Discord、全世界で年齢確認プロセス導入へ セルフィー動画や身分証で成人証明
Discordは、3月から全世界で年齢確認を開始すると発表した。全ユーザーを対象に、初期状態でティーン向け制限を適用する。年齢制限付きコンテンツへのアクセスには、顔年齢推定や身分証による成人確認が必要となる。プライバシーに配慮し、動画や書類は確認後速やかに削除される。
秘匿性の高いSNSサービスで知られる米Discordは2月9日(現地時間)、3月からグローバルで年齢確認を開始すると発表した。世界中の既存と新規のユーザーを対象に、デフォルトでティーン向け体験を適用し、成人であることを確認した場合にのみ年齢制限のある機能やコンテンツへのアクセスが可能になる仕組みだ。これは英国やオーストラリアでの先行導入を経て、全世界に拡大するものだ。

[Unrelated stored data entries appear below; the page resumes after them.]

==> config.mk <==
export PLATFORM = sky130hd
export DESIGN_NAME = aes_out_serializer
export DESIGN_NICKNAME = d
export VERILOG_FILES = /design/src/rtl/aes_out_serializer.sv
export SDC_FILE = /design/constraint.sdc
export NUM_CORES = 1
export LEC_CHECK = 0
export CORE_MARGIN = 2
export CORE_UTILIZATION = 35
export DETAILED_ROUTE_END_ITERATION = 8
export GPL_TIMING_DRIVEN = 0
export PLACE_DENSITY = 0.58
export SLEW_MARGIN = 15
export SYNTH_ARGS = -nofsm -noshare
export SYNTH_HDL_FRONTEND = slang
export SYNTH_SLANG_ARGS = --single-unit
export TNS_END_PERCENT = 1
==> constraint.sdc <==
create_clock -name AES_clk -period 5.78 [get_ports AES_clk]
set_input_delay 1.445 -clock AES_clk [delete_from_list [all_inputs] [get_ports AES_clk]]
set_output_delay 1.445 -clock AES_clk [all_outputs]
set_load 0.005 [all_outputs]
`config.mk`:
```
export PLATFORM = sky130hd
export DESIGN_NAME = fifo_sched
export DESIGN_NICKNAME = d
export VERILOG_FILES = /design/src/rtl/pine_pkg.sv /design/src/rtl/fifo_sched_rr_ptr.sv /design/src/rtl/fifo_sched.sv
export SDC_FILE = /design/constraint.sdc
export NUM_CORES = 1
export LEC_CHECK = 0
export ABC_CLOCK_PERIOD_IN_PS = 4400
export CORE_UTILIZATION = 57
export CTS_CLUSTER_DIAMETER = 60
export DETAILED_ROUTE_END_ITERATION = 8
export HOLD_SLACK_MARGIN = 0.03
export PLACE_DENSITY = 0.85
export SLEW_MARGIN = 20
export SYNTH_ARGS = -nofsm -noshare
export SYNTH_HDL_FRONTEND = slang
export SYNTH_SLANG_ARGS = --single-unit
```
`constraint.sdc`:
```
create_clock -name mii_clk -period 4.4 [get_ports mii_clk]
set_clock_uncertainty 0.1 [all_clocks]
set_input_delay 0.88 -clock mii_clk [delete_from_list [all_inputs] [get_ports mii_clk]]
set_output_delay 0.88 -clock mii_clk [all_outputs]
set_load 0.005 [all_outputs]
```
===== config.mk =====
export PLATFORM = sky130hd
export DESIGN_NAME = preg_free_list_flat
export DESIGN_NICKNAME = d
export VERILOG_FILES = /design/src/rtl/preg_free_list_if.sv /design/src/rtl/preg_free_list.sv /design/src/flat_wrapper.sv
export SDC_FILE = /design/constraint.sdc
export NUM_CORES = 1
export LEC_CHECK = 0
export ABC_AREA = 1
export BUFFER_PORTS_ARGS = -buffer_cell sky130_fd_sc_hd__clkbuf_2
export CAP_MARGIN = 20
export CORE_ASPECT_RATIO = 1.75
export CORE_MARGIN = 3
export CORE_UTILIZATION = 30
export CTS_CLUSTER_DIAMETER = 120
export DETAILED_ROUTE_END_ITERATION = 6
export SLEW_MARGIN = 20
export SYNTH_ARGS = -nofsm -noshare
export SYNTH_HDL_FRONTEND = slang
export SYNTH_SLANG_ARGS = --single-unit

===== constraint.sdc =====
create_clock -name i_clk -period 5.5 [get_ports i_clk]
set_input_delay 0.825 -clock i_clk [delete_from_list [all_inputs] [get_ports i_clk]]
set_output_delay 0.825 -clock i_clk [all_outputs]
set_load 0.05 [all_outputs]

===== src/rtl/preg_free_list_if.sv =====
// Free-list handshake bundle between rename/retire and the physical register
// free list. The master side (rename + retire) drives requests and releases;
// the slave side (free list) answers with grants, pregs and status.
interface preg_free_list_if #(
    parameter int NUM_PREGS = 64,
    parameter int NUM_AREGS = 32
);
    localparam int DEPTH = NUM_PREGS - NUM_AREGS;
    localparam int PW    = $clog2(NUM_PREGS);
    localparam int CW    = $clog2(DEPTH + 1);

    logic [0:1]          alloc_req;
    logic                alloc_gnt;
    logic [0:1][PW-1:0]  alloc_preg;
    logic [0:1]          free_valid;
    logic [0:1][PW-1:0]  free_pregs;
    logic [CW-1:0]       count;
    logic                empty;
    logic                err;

    modport master (
        output alloc_req, free_valid, free_pregs,
        input  alloc_gnt, alloc_preg, count, empty, err
    );

    modport slave (
        input  alloc_req, free_valid, free_pregs,
        output alloc_gnt, alloc_preg, count, empty, err
    );
endinterface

年齢確認が必要になるのは、あくまで特定の機能やコンテンツにアクセスする場合だ。一般的なサーバでのやり取りなど、通常の利用範囲では、明示的な誘導がない限り確認を求められることはないという。
年齢確認の方法は、プライバシーを重視した仕組みだとしている。ユーザーは、自分のデバイス内で完結する顔年齢推定(ユーザーが撮影したセルフィー動画を元にAIで推定)を選択できる。推定が不十分な場合は政府発行の身分証明書を第三者ベンダーに提出して確認することも可能。また、Discord独自に背景で年齢推定を行う「age inference model」(年齢推論モデル)を実装し、行動パターンなどから高い確度で成人と判断できる場合は明示的な確認を求めない場合もあるという。提出された身分証明書は確認後、速やかに削除されると説明している。なお、年齢確認のステータスは他のユーザーには公開されない。
成人ではない、あるいは年齢確認を行わないユーザーに適用される主な制限は、以下のようになっている。

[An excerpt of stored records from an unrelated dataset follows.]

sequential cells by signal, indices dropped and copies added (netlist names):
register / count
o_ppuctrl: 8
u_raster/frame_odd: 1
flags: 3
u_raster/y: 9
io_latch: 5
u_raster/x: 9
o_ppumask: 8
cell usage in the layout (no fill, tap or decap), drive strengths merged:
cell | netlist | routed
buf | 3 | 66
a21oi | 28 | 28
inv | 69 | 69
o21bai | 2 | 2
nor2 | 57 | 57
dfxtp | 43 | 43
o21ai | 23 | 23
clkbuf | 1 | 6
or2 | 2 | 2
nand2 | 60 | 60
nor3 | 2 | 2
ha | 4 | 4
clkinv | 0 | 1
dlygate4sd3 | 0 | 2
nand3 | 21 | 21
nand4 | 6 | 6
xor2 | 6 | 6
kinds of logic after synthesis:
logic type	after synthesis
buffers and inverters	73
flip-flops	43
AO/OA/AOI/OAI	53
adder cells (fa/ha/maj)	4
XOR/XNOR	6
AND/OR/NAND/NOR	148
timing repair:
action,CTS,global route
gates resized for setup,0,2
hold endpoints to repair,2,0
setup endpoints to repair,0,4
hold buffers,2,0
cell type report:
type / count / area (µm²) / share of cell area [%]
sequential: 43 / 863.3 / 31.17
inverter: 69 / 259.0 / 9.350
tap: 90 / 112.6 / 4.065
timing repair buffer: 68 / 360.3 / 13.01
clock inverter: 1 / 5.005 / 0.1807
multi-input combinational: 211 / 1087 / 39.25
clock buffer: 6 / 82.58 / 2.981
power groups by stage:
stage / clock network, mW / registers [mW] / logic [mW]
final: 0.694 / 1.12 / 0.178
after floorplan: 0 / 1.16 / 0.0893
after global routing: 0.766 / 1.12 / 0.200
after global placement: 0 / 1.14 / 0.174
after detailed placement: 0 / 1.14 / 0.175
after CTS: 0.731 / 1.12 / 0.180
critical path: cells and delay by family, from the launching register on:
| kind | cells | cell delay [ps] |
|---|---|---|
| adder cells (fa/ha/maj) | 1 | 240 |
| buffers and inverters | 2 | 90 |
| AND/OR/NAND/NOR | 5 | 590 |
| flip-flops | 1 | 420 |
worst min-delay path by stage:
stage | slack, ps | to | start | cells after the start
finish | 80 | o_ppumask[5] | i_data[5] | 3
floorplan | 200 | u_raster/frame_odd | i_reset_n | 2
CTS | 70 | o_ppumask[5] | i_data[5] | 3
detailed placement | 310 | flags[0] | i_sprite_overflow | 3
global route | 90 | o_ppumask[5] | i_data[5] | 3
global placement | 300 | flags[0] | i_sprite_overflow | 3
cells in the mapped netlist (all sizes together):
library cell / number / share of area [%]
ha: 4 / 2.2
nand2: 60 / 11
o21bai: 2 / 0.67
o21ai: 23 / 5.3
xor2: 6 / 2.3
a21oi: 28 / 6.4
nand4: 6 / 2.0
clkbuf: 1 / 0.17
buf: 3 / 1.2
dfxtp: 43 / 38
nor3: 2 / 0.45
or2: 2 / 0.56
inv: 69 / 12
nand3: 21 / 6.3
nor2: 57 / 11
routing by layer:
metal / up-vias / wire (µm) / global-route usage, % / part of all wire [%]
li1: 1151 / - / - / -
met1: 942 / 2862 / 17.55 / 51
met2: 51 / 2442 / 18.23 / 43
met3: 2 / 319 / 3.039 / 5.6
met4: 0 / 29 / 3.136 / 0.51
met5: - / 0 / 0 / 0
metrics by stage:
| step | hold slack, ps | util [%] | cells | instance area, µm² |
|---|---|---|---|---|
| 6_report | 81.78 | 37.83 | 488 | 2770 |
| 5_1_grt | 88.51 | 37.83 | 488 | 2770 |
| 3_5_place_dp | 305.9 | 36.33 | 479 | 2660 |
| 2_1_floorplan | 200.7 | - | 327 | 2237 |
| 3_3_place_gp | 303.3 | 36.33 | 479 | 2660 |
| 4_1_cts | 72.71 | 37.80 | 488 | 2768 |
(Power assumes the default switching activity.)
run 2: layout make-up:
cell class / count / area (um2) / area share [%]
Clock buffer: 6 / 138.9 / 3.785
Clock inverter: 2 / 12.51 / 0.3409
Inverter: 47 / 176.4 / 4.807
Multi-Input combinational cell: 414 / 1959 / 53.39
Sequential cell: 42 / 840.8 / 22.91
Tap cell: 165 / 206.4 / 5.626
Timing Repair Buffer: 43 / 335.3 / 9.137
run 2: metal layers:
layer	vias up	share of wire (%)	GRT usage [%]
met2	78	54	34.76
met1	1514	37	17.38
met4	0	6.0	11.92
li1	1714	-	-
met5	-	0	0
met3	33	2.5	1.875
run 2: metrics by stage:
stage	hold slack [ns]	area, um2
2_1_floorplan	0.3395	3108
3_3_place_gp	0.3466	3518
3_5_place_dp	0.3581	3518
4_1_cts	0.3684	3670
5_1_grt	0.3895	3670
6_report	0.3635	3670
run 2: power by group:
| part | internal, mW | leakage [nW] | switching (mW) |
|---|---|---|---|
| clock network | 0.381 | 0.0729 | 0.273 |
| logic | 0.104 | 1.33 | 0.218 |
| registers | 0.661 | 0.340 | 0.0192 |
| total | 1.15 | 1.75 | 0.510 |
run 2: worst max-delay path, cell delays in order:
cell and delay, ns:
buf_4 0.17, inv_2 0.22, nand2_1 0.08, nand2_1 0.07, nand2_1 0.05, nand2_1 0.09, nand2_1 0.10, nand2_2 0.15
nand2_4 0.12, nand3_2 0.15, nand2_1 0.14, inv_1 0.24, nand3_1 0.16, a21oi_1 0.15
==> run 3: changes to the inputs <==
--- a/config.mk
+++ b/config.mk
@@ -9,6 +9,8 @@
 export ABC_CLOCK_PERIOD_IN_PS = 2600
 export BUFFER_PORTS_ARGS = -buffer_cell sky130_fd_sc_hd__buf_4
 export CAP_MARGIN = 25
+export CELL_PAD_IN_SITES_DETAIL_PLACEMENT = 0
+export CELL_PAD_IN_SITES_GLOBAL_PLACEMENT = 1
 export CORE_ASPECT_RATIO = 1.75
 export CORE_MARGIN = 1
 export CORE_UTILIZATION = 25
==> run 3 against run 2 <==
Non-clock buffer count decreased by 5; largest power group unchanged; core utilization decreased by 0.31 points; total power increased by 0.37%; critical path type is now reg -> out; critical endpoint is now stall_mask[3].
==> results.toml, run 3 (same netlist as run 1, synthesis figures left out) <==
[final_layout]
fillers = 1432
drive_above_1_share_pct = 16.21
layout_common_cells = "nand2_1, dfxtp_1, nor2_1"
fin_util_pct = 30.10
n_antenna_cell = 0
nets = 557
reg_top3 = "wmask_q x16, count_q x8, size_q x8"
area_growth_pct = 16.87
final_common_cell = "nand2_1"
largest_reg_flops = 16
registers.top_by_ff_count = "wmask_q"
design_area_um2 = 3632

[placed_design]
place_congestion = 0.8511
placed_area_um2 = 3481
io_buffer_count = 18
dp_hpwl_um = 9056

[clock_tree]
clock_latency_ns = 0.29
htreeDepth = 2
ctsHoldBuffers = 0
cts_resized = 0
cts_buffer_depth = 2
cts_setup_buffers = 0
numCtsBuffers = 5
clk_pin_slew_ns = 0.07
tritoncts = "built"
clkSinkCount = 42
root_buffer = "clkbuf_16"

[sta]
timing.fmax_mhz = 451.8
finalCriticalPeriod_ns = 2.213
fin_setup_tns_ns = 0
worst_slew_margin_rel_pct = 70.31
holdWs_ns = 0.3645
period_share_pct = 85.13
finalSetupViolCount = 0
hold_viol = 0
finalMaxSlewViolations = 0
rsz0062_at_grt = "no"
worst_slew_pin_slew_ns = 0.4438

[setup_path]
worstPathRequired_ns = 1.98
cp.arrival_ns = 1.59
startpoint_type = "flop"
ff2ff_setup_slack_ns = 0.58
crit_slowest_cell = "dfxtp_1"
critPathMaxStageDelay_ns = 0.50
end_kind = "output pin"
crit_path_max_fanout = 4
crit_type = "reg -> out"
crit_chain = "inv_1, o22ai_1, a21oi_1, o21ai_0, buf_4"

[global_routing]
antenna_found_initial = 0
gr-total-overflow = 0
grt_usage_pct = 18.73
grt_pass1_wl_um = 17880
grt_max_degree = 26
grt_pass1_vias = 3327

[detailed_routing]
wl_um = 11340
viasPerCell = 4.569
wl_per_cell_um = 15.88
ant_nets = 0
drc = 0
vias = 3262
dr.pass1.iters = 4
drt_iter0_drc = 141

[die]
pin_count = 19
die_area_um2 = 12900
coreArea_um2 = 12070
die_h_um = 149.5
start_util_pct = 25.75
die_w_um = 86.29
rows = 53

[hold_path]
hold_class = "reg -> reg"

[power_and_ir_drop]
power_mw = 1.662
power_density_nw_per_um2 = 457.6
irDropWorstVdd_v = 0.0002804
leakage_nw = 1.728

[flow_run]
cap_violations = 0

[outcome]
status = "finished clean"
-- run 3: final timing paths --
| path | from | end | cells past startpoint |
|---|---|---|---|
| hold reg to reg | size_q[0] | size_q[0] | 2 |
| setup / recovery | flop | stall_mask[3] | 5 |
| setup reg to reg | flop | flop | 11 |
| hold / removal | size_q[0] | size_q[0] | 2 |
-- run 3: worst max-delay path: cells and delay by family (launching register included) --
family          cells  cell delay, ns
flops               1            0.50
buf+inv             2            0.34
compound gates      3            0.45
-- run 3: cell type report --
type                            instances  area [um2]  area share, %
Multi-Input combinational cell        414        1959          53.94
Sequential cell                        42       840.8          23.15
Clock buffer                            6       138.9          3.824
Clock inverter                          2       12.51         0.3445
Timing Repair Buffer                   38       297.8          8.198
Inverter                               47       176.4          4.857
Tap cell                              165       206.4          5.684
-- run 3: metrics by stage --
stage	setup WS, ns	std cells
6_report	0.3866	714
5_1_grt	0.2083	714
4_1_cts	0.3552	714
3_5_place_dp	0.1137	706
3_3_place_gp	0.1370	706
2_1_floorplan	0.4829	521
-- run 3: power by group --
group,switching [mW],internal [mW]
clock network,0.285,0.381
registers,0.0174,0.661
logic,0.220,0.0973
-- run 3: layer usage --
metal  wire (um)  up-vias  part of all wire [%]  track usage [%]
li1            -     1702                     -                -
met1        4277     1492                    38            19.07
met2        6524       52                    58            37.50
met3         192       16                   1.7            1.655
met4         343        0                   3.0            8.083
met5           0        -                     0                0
### config.mk
export PLATFORM = sky130hd
export DESIGN_NAME = edge_pulse_generator
export DESIGN_NICKNAME = d
export VERILOG_FILES = /design/src/rtl/edge_gen_pkg.sv /design/src/rtl/edge_gen_pend_ctr.sv /design/src/rtl/edge_pulse_generator.sv
export SDC_FILE = /design/constraint.sdc
export NUM_CORES = 1
export LEC_CHECK = 0
export ABC_AREA = 1
export BUFFER_PORTS_ARGS = -buffer_cell sky130_fd_sc_hd__buf_4
export CAP_MARGIN = 25
export CORE_MARGIN = 2
export CORE_UTILIZATION = 40
export DETAILED_ROUTE_END_ITERATION = 10
export GPL_TIMING_DRIVEN = 0
export PLACE_DENSITY_LB_ADDON = 0.08
export SYNTH_ARGS = -nofsm -noshare
export SYNTH_HDL_FRONTEND = slang
export SYNTH_SLANG_ARGS = --single-unit
### constraint.sdc
create_clock -name clk -period 2.45 [get_ports clk]
set_input_delay 0.245 -clock clk [delete_from_list [all_inputs] [get_ports clk]]
set_output_delay 0.245 -clock clk [all_outputs]
set_load 0.1 [all_outputs]
### src/rtl/edge_gen_pkg.sv
// Shared types and helpers for the edge pulse generator.
// Contents: FSM state encoding, timer-width helper, parameter legality check.
// Imported by edge_pulse_generator and edge_gen_pend_ctr.
package edge_gen_pkg;

  typedef enum logic [1:0] {
    IDLE = 2'd0,
    HIGH = 2'd1,
    LOW  = 2'd2
  } state_t;

  // Ceiling log2; returns 0 for v <= 1.
  function automatic int clog2(input int v);
    int r;
    int x;
    r = 0;
    x = v - 1;
    while (x > 0) begin
      r++;
      x = x >> 1;
    end
    return r;
  endfunction

  // Timer counts down from (phase length - 1), so clog2 of the longer phase
  // is enough. Kept at least one bit wide for the 1/1 corner case.
  function automatic int timer_w(input int high_cycles, input int low_cycles);
    int m;
    m = (high_cycles > low_cycles) ? high_cycles : low_cycles;
    return (clog2(m) < 1) ? 1 : clog2(m);
  endfunction

  function automatic bit legal_params(input int high_cycles, input int low_cycles,
                                      input int pend_w);
    return (high_cycles >= 1) && (low_cycles >= 1) && (pend_w >= 1);
  endfunction

endpackage
==> config.mk <==
export PLATFORM = sky130hd
export DESIGN_NAME = out_read_arbiter_flat
export DESIGN_NICKNAME = d
export VERILOG_FILES = /design/src/rtl/out_read_arbiter_if.sv /design/src/rtl/out_read_arbiter.sv /design/src/flat_wrapper.sv
export SDC_FILE = /design/constraint.sdc
export NUM_CORES = 1
export LEC_CHECK = 0
export CAP_MARGIN = 10
export CORE_MARGIN = 1
export CORE_UTILIZATION = 49
export DETAILED_ROUTE_END_ITERATION = 10
export GPL_TIMING_DRIVEN = 0
export PLACE_DENSITY = 0.82
export SYNTH_ARGS = -nofsm -noshare
export SYNTH_HDL_FRONTEND = slang
export SYNTH_SLANG_ARGS = --single-unit
==> constraint.sdc <==
create_clock -name CLK_25 -period 3.23 [get_ports CLK_25]
set_clock_uncertainty 0.2 [all_clocks]
set_input_delay 0.323 -clock CLK_25 [delete_from_list [all_inputs] [get_ports CLK_25]]
set_output_delay 0.323 -clock CLK_25 [all_outputs]
set_load 0.05 [all_outputs]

- センシティブなコンテンツのぼかし解除やフィルタ設定の変更はできない
- 年齢制限付きのチャンネルやサーバー、コマンドへのアクセスができない。
- 知らない相手からのダイレクトメッセージは別の受信箱に振り分けられ、設定変更もできない
- 見知らぬユーザーからのフレンドリクエストには警告が表示される
- 一部の音声ステージ機能で発言できない
Discordが年齢確認を導入する背景には、未成年ユーザーの安全性強化という方針と規制当局からの要請がある。ティーン向けのデフォルト安全設定は、オンラインサービスに対する各国の年齢規制や安全基準の強化に対応するためであり、プライバシーを重視しつつ年齢に応じた体験を提供することを目指しているという。